What is expected:
Return only that part of the material below which starts with the line containing "min_period_over_period: 0.296" and goes on through the line containing "post_cts_buffers: 0", restated exactly.

Task material:

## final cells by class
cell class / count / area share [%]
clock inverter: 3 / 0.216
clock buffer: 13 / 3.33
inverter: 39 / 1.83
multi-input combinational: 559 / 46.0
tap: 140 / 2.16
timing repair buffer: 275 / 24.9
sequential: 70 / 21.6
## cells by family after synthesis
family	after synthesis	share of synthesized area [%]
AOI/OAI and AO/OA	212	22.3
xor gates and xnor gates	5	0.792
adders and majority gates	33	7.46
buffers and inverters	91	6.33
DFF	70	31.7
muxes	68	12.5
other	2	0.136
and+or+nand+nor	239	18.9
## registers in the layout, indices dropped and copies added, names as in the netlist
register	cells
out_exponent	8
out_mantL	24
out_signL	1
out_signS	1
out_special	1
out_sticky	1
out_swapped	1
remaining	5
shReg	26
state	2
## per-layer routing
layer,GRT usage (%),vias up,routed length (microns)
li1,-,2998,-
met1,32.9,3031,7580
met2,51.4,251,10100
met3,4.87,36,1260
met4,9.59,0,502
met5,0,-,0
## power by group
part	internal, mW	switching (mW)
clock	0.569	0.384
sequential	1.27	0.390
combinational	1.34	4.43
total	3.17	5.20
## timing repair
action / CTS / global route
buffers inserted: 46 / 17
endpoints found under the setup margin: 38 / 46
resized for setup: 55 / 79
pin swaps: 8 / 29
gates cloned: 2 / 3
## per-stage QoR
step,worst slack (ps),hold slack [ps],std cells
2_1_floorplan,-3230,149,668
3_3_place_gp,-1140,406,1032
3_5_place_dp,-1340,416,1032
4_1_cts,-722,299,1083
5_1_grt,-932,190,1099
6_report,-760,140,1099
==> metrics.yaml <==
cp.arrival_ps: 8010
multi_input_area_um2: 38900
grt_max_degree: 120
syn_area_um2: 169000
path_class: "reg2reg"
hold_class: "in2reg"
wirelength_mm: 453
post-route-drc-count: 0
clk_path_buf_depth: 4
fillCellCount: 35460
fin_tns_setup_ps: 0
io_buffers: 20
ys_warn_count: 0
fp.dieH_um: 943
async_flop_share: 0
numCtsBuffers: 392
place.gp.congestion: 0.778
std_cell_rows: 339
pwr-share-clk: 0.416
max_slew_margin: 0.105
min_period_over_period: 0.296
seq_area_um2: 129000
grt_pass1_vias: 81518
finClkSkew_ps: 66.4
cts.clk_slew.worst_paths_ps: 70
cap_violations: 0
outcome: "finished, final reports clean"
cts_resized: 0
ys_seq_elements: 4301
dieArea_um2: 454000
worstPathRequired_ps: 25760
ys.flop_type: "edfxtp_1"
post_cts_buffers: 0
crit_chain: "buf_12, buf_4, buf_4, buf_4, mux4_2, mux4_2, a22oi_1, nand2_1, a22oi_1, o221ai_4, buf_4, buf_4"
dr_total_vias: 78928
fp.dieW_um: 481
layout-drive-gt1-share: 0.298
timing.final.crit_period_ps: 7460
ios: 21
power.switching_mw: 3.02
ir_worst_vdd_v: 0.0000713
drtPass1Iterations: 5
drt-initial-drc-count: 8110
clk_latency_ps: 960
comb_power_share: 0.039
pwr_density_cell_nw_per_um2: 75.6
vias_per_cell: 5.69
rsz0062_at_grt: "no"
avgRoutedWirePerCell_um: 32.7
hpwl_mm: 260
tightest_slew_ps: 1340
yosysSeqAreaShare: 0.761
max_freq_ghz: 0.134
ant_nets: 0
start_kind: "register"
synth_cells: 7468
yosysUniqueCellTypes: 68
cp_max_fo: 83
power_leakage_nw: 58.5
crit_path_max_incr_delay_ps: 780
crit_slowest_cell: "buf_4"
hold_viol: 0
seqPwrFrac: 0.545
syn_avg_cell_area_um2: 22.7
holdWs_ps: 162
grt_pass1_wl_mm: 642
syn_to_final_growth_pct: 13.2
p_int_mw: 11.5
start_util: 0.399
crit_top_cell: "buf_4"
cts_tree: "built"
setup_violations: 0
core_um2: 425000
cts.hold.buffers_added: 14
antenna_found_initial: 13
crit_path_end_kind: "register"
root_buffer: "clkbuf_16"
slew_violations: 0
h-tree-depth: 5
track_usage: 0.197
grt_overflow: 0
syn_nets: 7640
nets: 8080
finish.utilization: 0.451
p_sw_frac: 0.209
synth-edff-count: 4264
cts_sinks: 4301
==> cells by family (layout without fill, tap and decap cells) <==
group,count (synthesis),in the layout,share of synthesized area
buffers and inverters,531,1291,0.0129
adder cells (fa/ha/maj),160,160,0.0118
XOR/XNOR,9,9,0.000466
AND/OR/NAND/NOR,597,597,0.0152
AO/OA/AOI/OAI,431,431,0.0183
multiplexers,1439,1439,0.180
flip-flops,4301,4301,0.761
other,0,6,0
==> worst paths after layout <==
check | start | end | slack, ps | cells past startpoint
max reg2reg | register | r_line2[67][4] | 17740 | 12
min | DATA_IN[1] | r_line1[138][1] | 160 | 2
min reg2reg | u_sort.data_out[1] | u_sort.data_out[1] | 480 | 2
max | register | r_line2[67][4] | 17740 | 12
**src/rtl/wb_pkg.sv**
```systemverilog
// Shared types for the register-file write-back sequencer.
package wb_pkg;

    localparam int unsigned RD_W = 5;

    typedef enum logic [1:0] {
        WB_ALU = 2'b00,
        WB_MEM = 2'b01,
        WB_PC4 = 2'b10
    } wb_src_e;

    typedef enum logic [1:0] {
        KIND_ALU  = 2'b00,
        KIND_LOAD = 2'b01,
        KIND_LINK = 2'b10,
        KIND_NOWB = 2'b11
    } issue_kind_e;

    typedef enum logic [2:0] {
        IDLE,
        WB,
        MEM_REQ,
        MEM_WAIT,
        DRAIN,
        ERR
    } wb_state_e;

    // Write-back source for instructions that complete without memory.
    function automatic wb_src_e kind_src(issue_kind_e kind);
        return (kind == KIND_LINK) ? WB_PC4 : WB_ALU;
    endfunction

endpackage

```
**src/rtl/wb_sequencer_if.sv**
```systemverilog
// Issue and data-memory handshake bundle; master is the core/memory side.
interface wb_sequencer_if;
    import wb_pkg::*;

    logic                issue_valid;
    logic                issue_ready;
    issue_kind_e         issue_kind;
    logic [RD_W-1:0]     issue_rd;
    logic                flush;
    logic                mem_req_valid;
    logic                mem_req_ready;
    logic                mem_rsp_valid;

    modport master (
        output issue_valid, issue_kind, issue_rd, flush, mem_req_ready, mem_rsp_valid,
        input  issue_ready, mem_req_valid
    );

    modport slave (
        input  issue_valid, issue_kind, issue_rd, flush, mem_req_ready, mem_rsp_valid,
        output issue_ready, mem_req_valid
    );

endinterface

```
**src/rtl/wb_timeout_ctr.sv**
```systemverilog
// Cycle counter bounding how long a load may wait for its response.
module wb_timeout_ctr #(
    parameter int unsigned TIMEOUT_CYC = 64
) (
    input  logic clk,
    input  logic rst_n,
    input  logic clear_i,
    input  logic en_i,
    output logic expired_o
);

    localparam int unsigned CW = $clog2(TIMEOUT_CYC);
    localparam logic [CW-1:0] LAST = CW'(TIMEOUT_CYC - 1);

    logic [CW-1:0] cnt_q, cnt_d;

    // Next count: clear wins, otherwise advance while enabled.
    always_comb begin
        cnt_d = cnt_q;
        if (clear_i) begin
            cnt_d = '0;
        end else if (en_i) begin
            cnt_d = cnt_q + CW'(1);
        end
    end

    // Count register.
    always_ff @(posedge clk or negedge rst_n) begin
        if (!rst_n) begin
            cnt_q <= '0;
        end else begin
            cnt_q <= cnt_d;
        end
    end

    assign expired_o = en_i && (cnt_q == LAST);

endmodule

```
**src/rtl/wb_sequencer.sv**
```systemverilog
// Write-back sequencer: one descriptor at a time, loads over valid/ready with timeout.
module wb_sequencer
    import wb_pkg::*;
#(
    parameter int unsigned TIMEOUT_CYC = 64,
    parameter int unsigned CNT_W       = 32
) (
    input  logic              clk,
    input  logic              rst_n,
    wb_sequencer_if.slave     bus,
    output logic [1:0]        RUDataWrSrc,
    output logic              RUWr,
    output logic [RD_W-1:0]   wb_rd,
    output logic              stall,
    output logic              mem_err,
    output logic [CNT_W-1:0]  wb_count
);

    wb_state_e        state_q, state_d;
    logic [RD_W-1:0]  rd_q, rd_d;
    wb_src_e          src_q, src_d;
    logic [CNT_W-1:0] cnt_q, cnt_d;
    logic             accept;
    logic             req_hs;
    logic             wr_en;
    logic             tmo_en;
    logic             tmo_expired;

    // A flush during WB kills the write and refuses a new descriptor that cycle.
    assign bus.issue_ready   = (state_q == IDLE) || ((state_q == WB) && !bus.flush);
    assign bus.mem_req_valid = (state_q == MEM_REQ);
    assign accept            = bus.issue_valid && bus.issue_ready;
    assign req_hs            = bus.mem_req_valid && bus.mem_req_ready;
    assign wr_en             = (state_q == WB) && (rd_q != '0) && !bus.flush;
    assign tmo_en            = (state_q == MEM_WAIT) || (state_q == DRAIN);

    wb_timeout_ctr #(
        .TIMEOUT_CYC (TIMEOUT_CYC)
    ) u_tmo (
        .clk       (clk),
        .rst_n     (rst_n),
        .clear_i   (!tmo_en),
        .en_i      (tmo_en),
        .expired_o (tmo_expired)
    );

    // Next-state, latched descriptor fields and commit counter.
    always_comb begin
        state_d = state_q;
        rd_d    = rd_q;
        src_d   = src_q;
        cnt_d   = wr_en ? cnt_q + CNT_W'(1) : cnt_q;
        unique case (state_q)
            IDLE, WB: begin
                state_d = IDLE;
                if (accept) begin
                    rd_d = bus.issue_rd;
                    case (bus.issue_kind)
                        KIND_ALU, KIND_LINK: begin
                            state_d = WB;
                            src_d   = kind_src(bus.issue_kind);
                        end
                        KIND_LOAD: state_d = MEM_REQ;
                        default:   state_d = IDLE;
                    endcase
                end
            end
            MEM_REQ: begin
                if (req_hs) begin
                    if (bus.mem_rsp_valid) begin
                        state_d = bus.flush ? IDLE : WB;
                        if (!bus.flush) begin
                            src_d = WB_MEM;
                        end
                    end else begin
                        state_d = bus.flush ? DRAIN : MEM_WAIT;
                    end
                end else if (bus.flush) begin
                    state_d = IDLE;
                end
            end
            MEM_WAIT: begin
                if (bus.mem_rsp_valid) begin
                    state_d = bus.flush ? IDLE : WB;
                    if (!bus.flush) begin
                        src_d = WB_MEM;
                    end
                end else if (tmo_expired) begin
                    state_d = ERR;
                end else if (bus.flush) begin
                    state_d = DRAIN;
                end
            end
            DRAIN: begin
                // Response of a killed load is swallowed; a lost one still reports.
                if (bus.mem_rsp_valid) begin
                    state_d = IDLE;
                end else if (tmo_expired) begin
                    state_d = ERR;
                end
            end
            ERR:     state_d = IDLE;
            default: state_d = IDLE;
        endcase
    end

    // State and datapath registers.
    always_ff @(posedge clk or negedge rst_n) begin
        if (!rst_n) begin
            state_q <= IDLE;
            rd_q    <= '0;
            src_q   <= WB_ALU;
            cnt_q   <= '0;
        end else begin
            state_q <= state_d;
            rd_q    <= rd_d;
            src_q   <= src_d;
            cnt_q   <= cnt_d;
        end
    end

    assign RUDataWrSrc = src_q;
    assign RUWr        = wr_en;
    assign wb_rd       = rd_q;
    assign stall       = !bus.issue_ready;
    assign mem_err     = (state_q == ERR);
    assign wb_count    = cnt_q;

endmodule

```
**src/flat_wrapper.sv**
```systemverilog
// flat-port wrapper written by rule: the top's interface ports become plain ports
module wb_sequencer_flat import wb_pkg::*;
#(
    parameter int unsigned TIMEOUT_CYC = 64,
    parameter int unsigned CNT_W       = 32
)
  (clk, rst_n, RUDataWrSrc, RUWr, wb_rd, stall, mem_err, wb_count, bus_issue_valid, bus_issue_kind, bus_issue_rd, bus_flush, bus_mem_req_ready, bus_mem_rsp_valid, bus_issue_ready, bus_mem_req_valid);
  wb_sequencer_if bus_i ();
  input  logic clk;
  input  logic rst_n;
  output logic [1:0] RUDataWrSrc;
  output logic RUWr;
  output logic [RD_W-1:0] wb_rd;
  output logic stall;
  output logic mem_err;
  output logic [CNT_W-1:0] wb_count;
  input wire logic [$bits(bus_i.issue_valid)-1:0] bus_issue_valid;
  input wire logic [$bits(bus_i.issue_kind)-1:0] bus_issue_kind;
  input wire logic [$bits(bus_i.issue_rd)-1:0] bus_issue_rd;
  input wire logic [$bits(bus_i.flush)-1:0] bus_flush;
  input wire logic [$bits(bus_i.mem_req_ready)-1:0] bus_mem_req_ready;
  input wire logic [$bits(bus_i.mem_rsp_valid)-1:0] bus_mem_rsp_valid;
  output wire logic [$bits(bus_i.issue_ready)-1:0] bus_issue_ready;
  output wire logic [$bits(bus_i.mem_req_valid)-1:0] bus_mem_req_valid;
  assign bus_i.issue_valid = bus_issue_valid;
  assign bus_i.issue_kind = bus_issue_kind;
  assign bus_i.issue_rd = bus_issue_rd;
  assign bus_i.flush = bus_flush;
  assign bus_i.mem_req_ready = bus_mem_req_ready;
  assign bus_i.mem_rsp_valid = bus_mem_rsp_valid;
  assign bus_issue_ready = bus_i.issue_ready;
  assign bus_mem_req_valid = bus_i.mem_req_valid;
  wb_sequencer #(.TIMEOUT_CYC(TIMEOUT_CYC), .CNT_W(CNT_W)) u_core (.clk(clk), .rst_n(rst_n), .bus(bus_i), .RUDataWrSrc(RUDataWrSrc), .RUWr(RUWr), .wb_rd(wb_rd), .stall(stall), .mem_err(mem_err), .wb_count(wb_count));
endmodule
```
**config.mk**
```make
export PLATFORM = sky130hd
export DESIGN_NAME = wb_sequencer_flat
export DESIGN_NICKNAME = d
export VERILOG_FILES = /design/src/rtl/wb_pkg.sv /design/src/rtl/wb_sequencer_if.sv /design/src/rtl/wb_timeout_ctr.sv /design/src/rtl/wb_sequencer.sv /design/src/flat_wrapper.sv
export SDC_FILE = /design/constraint.sdc
export NUM_CORES = 1
export LEC_CHECK = 0
export CORE_ASPECT_RATIO = 0.8
export CORE_UTILIZATION = 25
export DETAILED_ROUTE_END_ITERATION = 10
export DONT_BUFFER_PORTS = 1
export SYNTH_ARGS = -nofsm -noshare
export SYNTH_HDL_FRONTEND = slang
export SYNTH_HIERARCHICAL = 1
export SYNTH_SLANG_ARGS = --single-unit
```
**constraint.sdc**
```tcl
create_clock -name clk -period 3.33 [get_ports clk]
set_clock_uncertainty 0.1 [all_clocks]
set_input_delay 0.4995 -clock clk [delete_from_list [all_inputs] [get_ports clk]]
set_output_delay 0.4995 -clock clk [all_outputs]
set_load 0.03 [all_outputs]
```
==> results of run 1 <==
[final timing paths]
path	end	slack [ns]	cells after the start
setup / recovery	u_core/wb_count[23]	0.89	5
hold / removal	u_core/state_q[2]	0.17	1
setup reg to reg	u_core/wb_count[23]	0.89	5
hold reg to reg	u_core/u_tmo/cnt_q[4]	0.46	2
max in group asynchronous	u_core/wb_count[6]	2.28	2
min in group asynchronous	u_core/state_q[2]	0.65	2
[cells in the mapped netlist, types with 2 or more instances]
cell type / count / area (um^2)
nor2_1: 17 / 63.8
mux2_2: 5 / 56.3
nor3_2: 2 / 20.0
ha_1: 2 / 25.0
o21ai_0: 5 / 25.0
nand4_1: 9 / 56.3
o41ai_1: 2 / 17.5
nand2b_1: 3 / 18.8
nand3_1: 6 / 30.0
a22o_1: 3 / 26.3
xor2_1: 6 / 52.6
a211oi_1: 2 / 15.0
buf_6: 3 / 33.8
and3_1: 9 / 56.3
nand2_1: 14 / 52.6
and4_1: 2 / 17.5
nand3_2: 13 / 130
a21oi_1: 3 / 15.0
dfrtp_1: 48 / 1200
inv_1: 4 / 15.0
buf_4: 2 / 15.0
xnor2_1: 29 / 254
mux2i_1: 2 / 20.0
[state kept, by name, summed over array words and instances (netlist names)]
| name | flops |
|---|---|
| u_core/wb_rd | 5 |
| u_core/RUDataWrSrc | 2 |
| u_core/wb_count | 32 |
| u_core/state_q | 3 |
| u_core/u_tmo/cnt_q | 6 |
[cells by family (layout without fill, tap and decap cells)]
family,after synthesis,in the layout,synth area share
buffers and inverters,13,16,0.0341
DFF,48,48,0.504
muxes,7,7,0.0321
xor gates and xnor gates,35,35,0.129
AOI/OAI and AO/OA,19,19,0.0583
and+or+nand+nor,86,86,0.232
adders and majority gates,2,2,0.0105
[report_power, final]
group,switching [mW],total [mW],internal [mW]
Sequential,0.153,0.779,0.626
Clock,0.203,0.476,0.273
Combinational,0.0809,0.146,0.0656
Total,0.436,1.40,0.965
[final cells by class]
cell class | instances | area (um^2) | share of cell area
clock buffer | 6 | 129 | 0.0487
clock inverter | 1 | 5.00 | 0.00189
inverter | 5 | 18.8 | 0.00709
multi-input combinational | 149 | 1100 | 0.415
sequential | 48 | 1200 | 0.453
tap | 115 | 144 | 0.0543
timing repair buffer | 4 | 52.6 | 0.0198
[worst reg2reg max path: stages, from the launching register on]
cell,delay [ns]
dfrtp_1,0.62
and4_4,0.32
nand4_1,0.18
nor3_2,0.71
nand4_1,0.21
xnor2_1,0.16
[repair_timing]
item	in CTS	in global routing
setup endpoints to repair	0	0
hold buffers	2	0
hold endpoints to repair	48	0
[layer usage]
metal,GRT usage,part of all wire
met1,0.130,0.47
met2,0.153,0.42
met3,0.0610,0.098
met4,0.0283,0.0040
met5,0,0
==> results.cfg, run 1 <==
[outcome]
outcome = finished, violations left
violations = DRC

[finish]
final_common_cell = dfrtp_1
drive_gt1_frac = 0.178
final_area_mm2 = 0.00265
syn2layout_area_growth_pct = 11.2
fin_util = 0.289
fill_cells = 941
layout_common_cells = dfrtp_1, xnor2_1, nor2_1
final_cells = 328
diodes = 0
fin_nets = 228

[setup_path]
crit_fanout = 11
r2r_start = u_core/wb_count[2]
end_kind = register
slowest_stage = nor3_2
start_kind = register
path_cells = and4_4, nand4_1, nor3_2, nand4_1, xnor2_1
critical_path.startpoint = u_core/wb_count[2]
slowest_delay_ns = 0.71
worstPathBufferInverterCount = 0
crit_required_ns = 3.38
critPathKind = register to register
cp.arrival_ns = 2.49
path_common_cell = nand4_1
path_delay_family = simple AND/OR/NAND/NOR gates

[sta]
finalMaxSlewViolations = 0
hold_viol = 0
maxSlewHeadroom = 0.457
setup_viol = 0
fin_crit_sh = 0.732
post-route-min-period_ns = 2.44
rsz0062_at_grt = false
setup_tns_ns = 0
holdWs_ns = 0.172
max_clock_freq_ghz = 0.410
tightest_slew_ns = 0.811
worst_slack_ns = 0.894

[place]
dp_hpwl_mm = 3.45
post-place-ws_ns = 0.852
io_buffers = 0
place_area_mm2 = 0.00248
dp.cells = 319
gp_congestion = 0.820

[synth]
syn_nets = 225
syn_area_mm2 = 0.00238
yosysUniqueCellTypes = 42
synth_ff_type = dfrtp_1
ys_warn_count = 6
ys_seq_area_frac = 0.504
async_reset_ff_frac = 1.00
ys_ff_latch = 48
avgSynthCellArea_um2 = 11.3
synth_edf_count = 0
synthCells = 210

[power_and_ir_drop]
pwr_density_cell_mw_per_mm2 = 529
power.total_mw = 1.40
leakage_nw = 1.09
ir_drop_mv = 0.305

[drt]
drc = 10
wl_per_cell_um = 14.6
vias = 1532
drt-total-wl_mm = 4.78
first_iter_violations = 66
firstDrtPassIters = 7
viasPerCell = 4.67
drtAntennaViolNets = 0

[global_route]
grt_first_pass_wirelength_mm = 7.98
grt_usage = 0.104
grt_max_degree = 49
grt_antenna_before_repair = 0
grt_pass1_vias = 1536
overflow = 0

[clock_network]
cts_sinks = 48
clock_latency_ns = 0.28
clk_path_buf_depth = 2
numCtsBuffers = 5
cts_tree = yes
path_clk_slew_ns = 0.06
htreeDepth = 2
cts_setup_buffers = 0
cts_root_buf = clkbuf_16
cts_resized = 0

[die]
ios = 57
dieHeight_um = 89.3
die_w_um = 111
fp.dieArea_mm2 = 0.00992
fp-row-count = 31
core_area_mm2 = 0.00915
initial_core_util = 0.260

[job]
cap_violations = 0

[min_path]
worstHoldStart = bus_mem_rsp_valid
hp-class = input port to register
Power figures use the tool's default switching activity.
==> run 2: changes to the inputs <==
==> constraint.sdc (replaced) <==
create_clock -name clk -period 2.1 [get_ports clk]
set_clock_uncertainty 0.1 [all_clocks]
set_input_delay 0.315 -clock clk [delete_from_list [all_inputs] [get_ports clk]]
set_output_delay 0.315 -clock clk [all_outputs]
set_load 0.03 [all_outputs]
==> run 2 against run 1 <==
The run still ends with DRC left. Utilization grew 4.2 points. Hold slack lost 0.10 ns. Final area grew 14%. Total power grew 73%. Wire length grew 5.5%. Die area is the same. Highest routed layer unchanged.
==> results.cfg, run 2 (synthesized netlist as in run 1, its figures left out) <==
[die]
initial_core_util = 0.260
die_w_um = 111
ios = 57
dieHeight_um = 89.3
core_area_mm2 = 0.00915
fp.dieArea_mm2 = 0.00992
fp-row-count = 31

[finish]
largest_reg_flops = 32
final_common_cell = dfrtp_1
diodes = 0
drive_gt1_frac = 0.315
layout_common_cells = dfrtp_1, buf_4, xnor2_1
syn2layout_area_growth_pct = 27.2
final_cells = 369
fill_cells = 935
fin_nets = 269

[outcome]
outcome = finished, violations left
violations = DRC

[min_path]
hp-class = input port to register

[drt]
viasPerCell = 4.57
firstDrtPassIters = 7
drt-total-wl_mm = 5.04
first_iter_violations = 55
drc = 5
vias = 1685
drtAntennaViolNets = 0
wl_per_cell_um = 13.7

[place]
gp_congestion = 0.776
post-place-ws_ns = -0.0612
dp.cells = 357
io_buffers = 0
dp_hpwl_mm = 3.71

[global_route]
grt_first_pass_wirelength_mm = 8.63
grt_max_degree = 49
grt_pass1_vias = 1743
grt_usage = 0.112
grt_antenna_before_repair = 0
overflow = 0

[job]
cap_violations = 0

[setup_path]
r2r_start = u_core/state_q[2]
critical_path.startpoint = u_core/wb_rd[4]
r2r_cells = 8
start_kind = register
end_kind = output pin
critPathKind = register to output pin
r2r-end = u_core/wb_count[26]
setup.worst_path.end = RUWr
path_cells = or4_4, o21ai_4, buf_6, inv_6
cp.arrival_ns = 1.62
slowest_delay_ns = 0.55
rrSetupSlack_ns = 0.12
crit_fanout = 4
slowest_stage = or4_4
crit_required_ns = 1.68

[clock_network]
cts_sinks = 48
clock_latency_ns = 0.28
path_clk_slew_ns = 0.06
clk_path_buf_depth = 2
cts_tree = yes
htreeDepth = 2
cts_root_buf = clkbuf_16
numCtsBuffers = 5

[power_and_ir_drop]
leakage_nw = 1.35
ir_drop_mv = 0.484
pwr_density_cell_mw_per_mm2 = 798

[sta]
finalMaxSlewViolations = 0
fin_crit_sh = 0.969
maxSlewHeadroom = 0.653
setup_viol = 0
rsz0062_at_grt = false
post-route-min-period_ns = 2.04
max_clock_freq_ghz = 0.491
hold_viol = 0
tightest_slew_ns = 0.519
worst_slack_ns = 0.0647
[run 2: cell types whose count changed in the layout (fill, tap and decap cells not counted)]
cell	previous run	this run
a211oi_2	0	1
buf_12	0	2
buf_4	2	39
a211oi_1	2	1
nor3_4	0	2
clkbuf_8	0	2
clkbuf_1	1	0
nor3_2	2	0
inv_2	1	0
clkinv_2	1	0
dlygate4sd3_1	1	2
inv_6	0	1
buf_6	0	1
[run 2: metal layers]
metal,track usage,up-vias,part of all wire
met3,0.0522,4,0.090
li1,-,821,-
met4,0.0258,0,0.0057
met5,0,-,0
met2,0.176,52,0.45
met1,0.142,808,0.45
[run 2: final cells by class]
type                    count  area [um^2]  area share
well taps                 115          144      0.0475
multi-input cells         149         1120       0.368
flip-flops and latches     48         1200       0.397
clock buffers               7          153      0.0504
inverters                   5         23.8     0.00785
repair buffers             45          392       0.129
[run 2: per-stage QoR]
stage / util / area (um^2) / hold WS (ns) / power, mW / setup TNS (ns)
global route: 0.331 / 3030 / 0.0608 / 2.55 / 0
CTS: 0.326 / 2990 / 0.0591 / 2.44 / 0
global placement: 0.304 / 2780 / -0.0782 / 1.57 / -0.0597
finish: 0.331 / 3030 / 0.0690 / 2.42 / 0
detailed placement: 0.304 / 2780 / -0.0784 / 1.57 / -0.132
floorplan: - / 2390 / -0.0806 / 1.42 / 0
[run 2: repair_timing]
item / in CTS / in global routing
endpoints found under the setup margin: 7 / 1
pin swaps: 0 / 2
gates resized for setup: 1 / 4
hold endpoints to repair: 49 / 0
gates cloned: 0 / 0
setup buffers: 0 / 2
hold buffers: 3 / 0
[run 2: worst min path at each step]
stage	endpoint	start	cells past startpoint
detailed placement	u_core/wb_count[31]	rst_n	0
global route	u_core/RUDataWrSrc[1]	bus_issue_kind[1]	1
floorplan	u_core/RUDataWrSrc[0]	rst_n	0
global placement	u_core/wb_count[31]	rst_n	0
CTS	u_core/RUDataWrSrc[1]	bus_issue_kind[1]	1
finish	u_core/RUDataWrSrc[1]	bus_issue_kind[1]	1
[run 2: where the power goes]
part	leakage, nW	internal (mW)	total, mW	switching [mW]
registers	0.650	0.996	1.06	0.0600
logic	0.626	0.205	0.540	0.336
clock network	0.0760	0.500	0.822	0.322
total	1.35	1.70	2.42	0.717
[run 2: critical path: cells and delay by family, from the launching register on]
kind	cells	cell delay [ns]
AO/OA/AOI/OAI	1	0.20
AND/OR/NAND/NOR	1	0.55
buffers and inverters	2	0.21
flip-flops	1	0.37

Response to the exercise:
min_period_over_period: 0.296
seq_area_um2: 129000
grt_pass1_vias: 81518
finClkSkew_ps: 66.4
cts.clk_slew.worst_paths_ps: 70
cap_violations: 0
outcome: "finished, final reports clean"
cts_resized: 0
ys_seq_elements: 4301
dieArea_um2: 454000
worstPathRequired_ps: 25760
ys.flop_type: "edfxtp_1"
post_cts_buffers: 0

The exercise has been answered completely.